Learning how to consolidate debt is one of the most important financial tools you can have in your arsenal. The reason why this is so important, is that you could be saving thousands of dollars just by making a few simple phone calls or by sitting down with a financial expert who understands your financial situation.
What is Debt Consolidation
So what is debt consolidation? Debt consolidation is the process of gathering up all your existing debts or loans and combining them into a single loan with a new interest rate. The goal of debt consolidation is to get a lower interest rate with your new loans so that you don’t have to pay as much money back each week or month. Simple Right?
How to Consolidate Debt
There are a lot of differing opinions when it comes to debt consolidation and how best to go about it. I personally think the best way forward is to reach out to a financial advisor and tell them about all of your existing loans and how much money you have to repay for each one. They should be able to guide you to a local financial institution that will be able to look after your needs and combine your debt into a more manageable package.
You will also need to find out all the details about your existing debt commitments as there are many things you have to watch out for before signing up to consolidate your debt.
It seems that no matter the financial product these days there are fees attached to it. One of the common fees that people encounter is early exit fees on mortgages, extra repayment fees and yearly account or card fees just so you can have the privileged of access to the debt facility. Be sure to calculate fees when considering migrating all your debt into a single loan.
Remember that the goal of your debt consolidation is to save as much money as possible, so normally the best way of doing this is to find the lowest interest rate possible (preferably also with the lowest fees). The majority of people considering consolidating their debt are suffering because of high interest rates. A 1% difference in interest rates might not sound like much, but over the long term it can add up to a lot of money.
Another trick that is commonly used by unscrupulous financial vendors, is to offer you sweetheart entry deals where you get a great interest rate for the first 1 or 2 years. The problem with these types of loans is that normally after the introductory period is over, the interest rate reverts to some monstrous rate far bigger than you ever expected. The way around this is to make sure you read the fine print on any products offered to you as a solution to your debt problems and be skeptical of deals that seem too good to be true.
Another common tactic is for financial lenders is to offer people a debt consolidation facility provided that stay with that financial services provider for a fixed period of time, but if you decide to leave them you will incur a large fee that makes it financial suicide to leave. If you enter into a loan that has a lock-in period, be 100% sure that you are comfortable with the terms and know exactly how much if will cost you to break out of the fixed term.

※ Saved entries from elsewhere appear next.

### config.mk
export PLATFORM = sky130hd
export DESIGN_NAME = otter_dcache
export DESIGN_NICKNAME = d
export VERILOG_FILES = /design/src/rtl/otter_dcache.sv
export SDC_FILE = /design/constraint.sdc
export NUM_CORES = 2
export LEC_CHECK = 0
export BUFFER_PORTS_ARGS = -buffer_cell sky130_fd_sc_hd__buf_4
export CAP_MARGIN = 20
export CORE_UTILIZATION = 35
export CTS_CLUSTER_DIAMETER = 50
export DETAILED_ROUTE_END_ITERATION = 8
export PLACE_DENSITY_LB_ADDON = 0.3
export SYNTH_ARGS = -nofsm -noshare
export SYNTH_HDL_FRONTEND = slang
export SYNTH_MEMORY_MAX_BITS = 65536
export SYNTH_SLANG_ARGS = --single-unit
export TNS_END_PERCENT = 1
### constraint.sdc
create_clock -name CLK -period 7.2 [get_ports CLK]
set_input_delay 0 -clock CLK [delete_from_list [all_inputs] [get_ports CLK]]
set_output_delay 0 -clock CLK [all_outputs]
set_load 0.02 [all_outputs]
### src/rtl/otter_dcache.sv
// otter_dcache: direct-mapped, write-through, no-write-allocate data cache between the OTTER CPU and memory.
// Loads hit with zero latency; misses refill 8-word lines; addresses at or above MMIO_BASE bypass the cache.
module otter_dcache #(
   parameter int          LINES     = 16,
   parameter int          WORDS     = 8,
   parameter logic [31:0] MMIO_BASE = 32'h00010000
) (
   input  logic        CLK,
   input  logic        RST_N,
   input  logic        CPU_RDEN,
   input  logic        CPU_WE,
   input  logic [31:0] CPU_ADDR,
   input  logic [31:0] CPU_DIN,
   input  logic [1:0]  CPU_SIZE,
   input  logic        CPU_SIGN,
   output logic [31:0] CPU_DOUT,
   output logic        CPU_STALL,
   output logic        MEM_REQ,
   output logic        MEM_WE,
   output logic [31:0] MEM_ADDR,
   output logic [31:0] MEM_DIN,
   output logic [1:0]  MEM_SIZE,
   output logic        MEM_SIGN,
   input  logic [31:0] MEM_DOUT,
   input  logic        MEM_ACK
);
   localparam int IW = $clog2(LINES);
   localparam int TW = 27 - IW;
   typedef enum logic [1:0] {IDLE, REFILL, WTHRU, UNCACHED} state_t;
   state_t            state_q, state_d;
   logic [2:0]        cnt_q, cnt_d;
   logic              done_q, done_d, byp_q, byp_d;
   logic [31:0]       hold_q, hold_d;
   logic [LINES-1:0]  valid_q;
   logic [TW-1:0]     tag_q [LINES];
   logic [31:0]       data_q [LINES*WORDS];
   logic [IW-1:0]     idx;
   logic [TW-1:0]     tag;
   logic [2:0]        wrd;
   logic [1:0]        off;
   logic              hit, mmio, fill_we, fill_last, merge_we;
   logic [31:0]       cur;
   assign off  = CPU_ADDR[1:0];
   assign wrd  = CPU_ADDR[4:2];
   assign idx  = CPU_ADDR[4+IW:5];
   assign tag  = CPU_ADDR[31:5+IW];
   assign cur  = data_q[{idx, wrd}];
   assign hit  = valid_q[idx] && (tag_q[idx] == tag);
   assign mmio = CPU_ADDR >= MMIO_BASE;
   function automatic logic [31:0] ld_ext(input logic [31:0] w, input logic [1:0] o, input logic [1:0] sz, input logic sg);
      logic [7:0]  b;
      logic [15:0] h;
      b = w[{o, 3'b000} +: 8];
      h = o[1] ? w[31:16] : w[15:0];
      return (sz == 2'd0) ? {{24{b[7] & ~sg}}, b} :
             (sz == 2'd1 && !o[0]) ? {{16{h[15] & ~sg}}, h} :
             (sz == 2'd2 && o == 2'd0) ? w : 32'h0;
   endfunction
   function automatic logic [31:0] st_merge(input logic [31:0] w, input logic [31:0] d, input logic [1:0] o, input logic [1:0] sz);
      logic [31:0] r;
      r = w;
      if (sz == 2'd0) r[{o, 3'b000} +: 8] = d[7:0];
      else if (sz == 2'd1 && !o[0]) r[{o[1], 4'b0000} +: 16] = d[15:0];
      else if (sz == 2'd2 && o == 2'd0) r = d;
      return r;
   endfunction
   always_comb begin
      state_d   = state_q;
      cnt_d     = cnt_q;
      done_d    = 1'b0;
      byp_d     = 1'b0;
      hold_d    = hold_q;
      CPU_STALL = 1'b0;
      CPU_DOUT  = 32'h0;
      MEM_REQ   = 1'b0;
      MEM_WE    = 1'b0;
      MEM_ADDR  = CPU_ADDR;
      MEM_DIN   = CPU_DIN;
      MEM_SIZE  = CPU_SIZE;
      MEM_SIGN  = CPU_SIGN;
      fill_we   = 1'b0;
      fill_last = 1'b0;
      merge_we  = 1'b0;
      case (state_q)
         IDLE: begin
            // done_q marks the cycle a finished store/uncached access is released
            if (done_q) CPU_DOUT = byp_q ? hold_q : 32'h0;
            else if ((CPU_RDEN || CPU_WE) && mmio) begin
               CPU_STALL = 1'b1;
               state_d   = UNCACHED;
            end else if (CPU_WE) begin
               CPU_STALL = 1'b1;
               state_d   = WTHRU;
            end else if (CPU_RDEN && hit) CPU_DOUT = ld_ext(cur, off, CPU_SIZE, CPU_SIGN);
            else if (CPU_RDEN) begin
               CPU_STALL = 1'b1;
               state_d   = REFILL;
               cnt_d     = 3'd0;
            end
         end
         REFILL: begin
            CPU_STALL = 1'b1;
            MEM_REQ   = 1'b1;
            MEM_ADDR  = {CPU_ADDR[31:5], cnt_q, 2'b00};
            MEM_SIZE  = 2'd2;
            MEM_SIGN  = 1'b0;
            if (MEM_ACK) begin
               fill_we   = 1'b1;
               cnt_d     = cnt_q + 3'd1;
               fill_last = cnt_q == 3'd7;
               state_d   = (cnt_q == 3'd7) ? IDLE : REFILL;
            end
         end
         WTHRU: begin
            CPU_STALL = 1'b1;
            MEM_REQ   = 1'b1;
            MEM_WE    = 1'b1;
            if (MEM_ACK) begin
               merge_we = hit;
               done_d   = 1'b1;
               state_d  = IDLE;
            end
         end
         default: begin
            CPU_STALL = 1'b1;
            MEM_REQ   = 1'b1;
            MEM_WE    = CPU_WE;
            if (MEM_ACK) begin
               hold_d  = MEM_DOUT;
               done_d  = 1'b1;
               byp_d   = 1'b1;
               state_d = IDLE;
            end
         end
      endcase
      if (!RST_N) begin
         CPU_STALL = 1'b0;
         CPU_DOUT  = 32'h0;
         MEM_REQ   = 1'b0;
         MEM_WE    = 1'b0;
         fill_we   = 1'b0;
         fill_last = 1'b0;
         merge_we  = 1'b0;
      end
   end
   always_ff @(posedge CLK) begin
      if (!RST_N) begin
         state_q <= IDLE;
         cnt_q   <= 3'd0;
         done_q  <= 1'b0;
         byp_q   <= 1'b0;
         hold_q  <= 32'h0;
         valid_q <= '0;
      end else begin
         state_q <= state_d;
         cnt_q   <= cnt_d;
         done_q  <= done_d;
         byp_q   <= byp_d;
         hold_q  <= hold_d;
         // line is invalid while partially refilled
         if (fill_we) valid_q[idx] <= fill_last;
      end
   end
   always_ff @(posedge CLK) begin
      if (fill_we) data_q[{idx, cnt_q}] <= MEM_DOUT;
      if (fill_last) tag_q[idx] <= tag;
      if (merge_we) data_q[{idx, wrd}] <= st_merge(cur, CPU_DIN, off, CPU_SIZE);
   end
endmodule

Saving Money with Debt Consolidation
Let me give you a quick example of how much money you could save to help you better understand how a debt consolidation loan can be of benefit to you.

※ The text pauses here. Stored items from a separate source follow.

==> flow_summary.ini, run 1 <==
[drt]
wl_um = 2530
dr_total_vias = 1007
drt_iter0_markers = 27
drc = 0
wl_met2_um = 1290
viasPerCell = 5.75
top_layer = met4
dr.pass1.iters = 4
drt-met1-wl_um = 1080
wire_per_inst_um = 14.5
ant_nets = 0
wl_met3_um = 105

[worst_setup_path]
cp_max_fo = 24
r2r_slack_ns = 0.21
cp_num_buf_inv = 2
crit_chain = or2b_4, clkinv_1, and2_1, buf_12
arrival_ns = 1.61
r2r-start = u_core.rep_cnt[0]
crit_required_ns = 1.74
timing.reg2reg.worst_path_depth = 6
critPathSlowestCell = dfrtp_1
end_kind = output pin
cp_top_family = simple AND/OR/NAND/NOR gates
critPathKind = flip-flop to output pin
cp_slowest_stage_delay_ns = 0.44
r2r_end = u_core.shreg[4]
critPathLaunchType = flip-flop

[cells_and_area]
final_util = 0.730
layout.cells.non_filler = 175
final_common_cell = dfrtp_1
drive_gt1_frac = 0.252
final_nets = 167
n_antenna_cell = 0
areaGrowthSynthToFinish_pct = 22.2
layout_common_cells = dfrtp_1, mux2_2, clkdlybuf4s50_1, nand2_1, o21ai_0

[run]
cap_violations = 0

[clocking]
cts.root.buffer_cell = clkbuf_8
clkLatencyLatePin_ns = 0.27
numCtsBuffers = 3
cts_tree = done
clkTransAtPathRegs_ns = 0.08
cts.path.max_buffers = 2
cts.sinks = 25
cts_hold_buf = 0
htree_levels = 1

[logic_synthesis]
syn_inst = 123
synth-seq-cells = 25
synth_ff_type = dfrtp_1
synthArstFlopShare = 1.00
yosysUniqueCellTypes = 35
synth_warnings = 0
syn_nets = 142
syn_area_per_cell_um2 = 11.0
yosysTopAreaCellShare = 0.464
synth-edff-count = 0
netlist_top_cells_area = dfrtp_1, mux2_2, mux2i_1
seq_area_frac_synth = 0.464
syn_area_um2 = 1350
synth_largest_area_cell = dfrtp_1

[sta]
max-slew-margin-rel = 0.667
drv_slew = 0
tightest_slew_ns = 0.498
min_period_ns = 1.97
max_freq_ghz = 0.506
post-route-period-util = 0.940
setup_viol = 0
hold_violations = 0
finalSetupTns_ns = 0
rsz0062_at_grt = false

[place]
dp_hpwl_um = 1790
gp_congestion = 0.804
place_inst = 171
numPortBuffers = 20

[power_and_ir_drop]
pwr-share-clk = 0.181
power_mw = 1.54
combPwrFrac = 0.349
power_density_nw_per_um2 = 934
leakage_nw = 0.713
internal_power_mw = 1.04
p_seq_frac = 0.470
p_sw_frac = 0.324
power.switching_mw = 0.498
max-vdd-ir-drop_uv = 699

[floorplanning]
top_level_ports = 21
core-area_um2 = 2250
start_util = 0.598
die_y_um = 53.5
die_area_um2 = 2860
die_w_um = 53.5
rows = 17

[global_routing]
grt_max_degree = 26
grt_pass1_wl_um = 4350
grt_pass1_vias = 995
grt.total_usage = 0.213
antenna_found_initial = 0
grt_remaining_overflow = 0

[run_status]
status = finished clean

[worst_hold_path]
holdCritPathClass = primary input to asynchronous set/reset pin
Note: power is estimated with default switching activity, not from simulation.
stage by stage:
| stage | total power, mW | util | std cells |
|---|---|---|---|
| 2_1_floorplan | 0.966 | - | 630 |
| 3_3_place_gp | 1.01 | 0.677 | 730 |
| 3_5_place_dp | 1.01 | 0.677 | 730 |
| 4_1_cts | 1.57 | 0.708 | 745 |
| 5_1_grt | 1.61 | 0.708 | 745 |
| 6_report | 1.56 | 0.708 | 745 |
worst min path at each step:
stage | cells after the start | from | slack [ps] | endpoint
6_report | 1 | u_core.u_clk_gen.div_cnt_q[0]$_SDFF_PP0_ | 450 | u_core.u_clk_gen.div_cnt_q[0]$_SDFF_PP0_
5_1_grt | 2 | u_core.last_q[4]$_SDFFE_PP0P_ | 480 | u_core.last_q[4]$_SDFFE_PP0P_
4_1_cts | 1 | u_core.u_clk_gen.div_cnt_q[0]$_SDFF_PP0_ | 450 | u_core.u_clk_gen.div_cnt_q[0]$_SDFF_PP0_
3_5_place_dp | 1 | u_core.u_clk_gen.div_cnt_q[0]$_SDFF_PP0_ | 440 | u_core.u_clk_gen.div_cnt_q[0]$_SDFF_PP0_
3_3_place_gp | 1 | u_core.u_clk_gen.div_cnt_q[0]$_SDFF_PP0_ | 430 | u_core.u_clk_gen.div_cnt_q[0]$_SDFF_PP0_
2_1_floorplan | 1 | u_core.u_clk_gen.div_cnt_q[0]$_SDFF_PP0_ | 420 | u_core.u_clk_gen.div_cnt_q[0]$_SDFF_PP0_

- Car Loan – $20,000 @ 6.5% = $1,300
- Credit Card – 15,000 @ 9% = $1,350
- Personal Loan – $12,000 @ 7% = $840
That is a total of $3,490 a year in interest repayments (not including any fees)
Now if you were to consolidate those loans into a single $47,000 ($20,000 + $15,000 + $12,000) loan at an interest rate of 6.5% you would have the following debt and repayment amount:
- $47,000 @ 6.5% = $3,055
That means that instead of paying $3,490 in interest per year, you now only have to pay $3,055. This leaves you with an extra $435 per year to play with, that’s more than a 10% saving! Obviously the example I gave is very simple, but it does demonstrate how easily you can start to save money by consolidating your debts.
VERY IMPORTANT – The trick with all of this is that you need to be adding a good portion of the extra money that you are saving back into the loan as additional repayments. If you don’t do this then you may end up paying more overall due to the longer term on the new loan.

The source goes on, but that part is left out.